• **WHAT TO DO**:
From first line to last, write out the data precisely as shown.

[EXERCISE DATA — start]

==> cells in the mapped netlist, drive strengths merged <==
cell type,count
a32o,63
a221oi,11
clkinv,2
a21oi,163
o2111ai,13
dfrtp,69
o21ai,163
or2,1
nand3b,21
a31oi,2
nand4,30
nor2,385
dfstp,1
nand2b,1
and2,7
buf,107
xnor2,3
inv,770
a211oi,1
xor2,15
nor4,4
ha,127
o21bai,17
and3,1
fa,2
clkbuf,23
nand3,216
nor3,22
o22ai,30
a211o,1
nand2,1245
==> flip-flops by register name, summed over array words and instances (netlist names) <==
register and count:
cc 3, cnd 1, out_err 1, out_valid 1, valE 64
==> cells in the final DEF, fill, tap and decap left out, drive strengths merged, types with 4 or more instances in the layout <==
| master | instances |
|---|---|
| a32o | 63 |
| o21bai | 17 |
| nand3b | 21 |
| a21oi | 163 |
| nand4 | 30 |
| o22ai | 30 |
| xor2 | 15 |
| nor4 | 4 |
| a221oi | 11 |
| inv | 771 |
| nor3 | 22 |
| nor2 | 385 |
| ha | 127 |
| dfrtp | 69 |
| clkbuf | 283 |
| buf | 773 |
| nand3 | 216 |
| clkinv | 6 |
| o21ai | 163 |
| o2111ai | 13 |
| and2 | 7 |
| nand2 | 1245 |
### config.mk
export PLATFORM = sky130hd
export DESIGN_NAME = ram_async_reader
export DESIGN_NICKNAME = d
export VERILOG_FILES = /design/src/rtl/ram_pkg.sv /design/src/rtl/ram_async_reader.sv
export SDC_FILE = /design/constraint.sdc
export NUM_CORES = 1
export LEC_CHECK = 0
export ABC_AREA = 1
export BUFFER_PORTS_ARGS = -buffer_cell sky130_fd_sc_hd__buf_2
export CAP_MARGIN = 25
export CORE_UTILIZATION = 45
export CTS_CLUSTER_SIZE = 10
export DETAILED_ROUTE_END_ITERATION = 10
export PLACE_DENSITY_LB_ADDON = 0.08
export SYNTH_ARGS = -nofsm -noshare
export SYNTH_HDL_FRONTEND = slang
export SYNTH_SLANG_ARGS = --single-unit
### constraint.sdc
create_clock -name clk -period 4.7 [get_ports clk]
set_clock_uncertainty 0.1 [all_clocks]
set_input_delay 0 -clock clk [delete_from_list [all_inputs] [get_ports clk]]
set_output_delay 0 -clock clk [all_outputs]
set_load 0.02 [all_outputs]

[EXERCISE DATA — finish]

• **RESULT FOR THIS TASK**:
==> cells in the mapped netlist, drive strengths merged <==
cell type,count
a32o,63
a221oi,11
clkinv,2
a21oi,163
o2111ai,13
dfrtp,69
o21ai,163
or2,1
nand3b,21
a31oi,2
nand4,30
nor2,385
dfstp,1
nand2b,1
and2,7
buf,107
xnor2,3
inv,770
a211oi,1
xor2,15
nor4,4
ha,127
o21bai,17
and3,1
fa,2
clkbuf,23
nand3,216
nor3,22
o22ai,30
a211o,1
nand2,1245
==> flip-flops by register name, summed over array words and instances (netlist names) <==
register and count:
cc 3, cnd 1, out_err 1, out_valid 1, valE 64
==> cells in the final DEF, fill, tap and decap left out, drive strengths merged, types with 4 or more instances in the layout <==
| master | instances |
|---|---|
| a32o | 63 |
| o21bai | 17 |
| nand3b | 21 |
| a21oi | 163 |
| nand4 | 30 |
| o22ai | 30 |
| xor2 | 15 |
| nor4 | 4 |
| a221oi | 11 |
| inv | 771 |
| nor3 | 22 |
| nor2 | 385 |
| ha | 127 |
| dfrtp | 69 |
| clkbuf | 283 |
| buf | 773 |
| nand3 | 216 |
| clkinv | 6 |
| o21ai | 163 |
| o2111ai | 13 |
| and2 | 7 |
| nand2 | 1245 |
### config.mk
export PLATFORM = sky130hd
export DESIGN_NAME = ram_async_reader
export DESIGN_NICKNAME = d
export VERILOG_FILES = /design/src/rtl/ram_pkg.sv /design/src/rtl/ram_async_reader.sv
export SDC_FILE = /design/constraint.sdc
export NUM_CORES = 1
export LEC_CHECK = 0
export ABC_AREA = 1
export BUFFER_PORTS_ARGS = -buffer_cell sky130_fd_sc_hd__buf_2
export CAP_MARGIN = 25
export CORE_UTILIZATION = 45
export CTS_CLUSTER_SIZE = 10
export DETAILED_ROUTE_END_ITERATION = 10
export PLACE_DENSITY_LB_ADDON = 0.08
export SYNTH_ARGS = -nofsm -noshare
export SYNTH_HDL_FRONTEND = slang
export SYNTH_SLANG_ARGS = --single-unit
### constraint.sdc
create_clock -name clk -period 4.7 [get_ports clk]
set_clock_uncertainty 0.1 [all_clocks]
set_input_delay 0 -clock clk [delete_from_list [all_inputs] [get_ports clk]]
set_output_delay 0 -clock clk [all_outputs]
set_load 0.02 [all_outputs]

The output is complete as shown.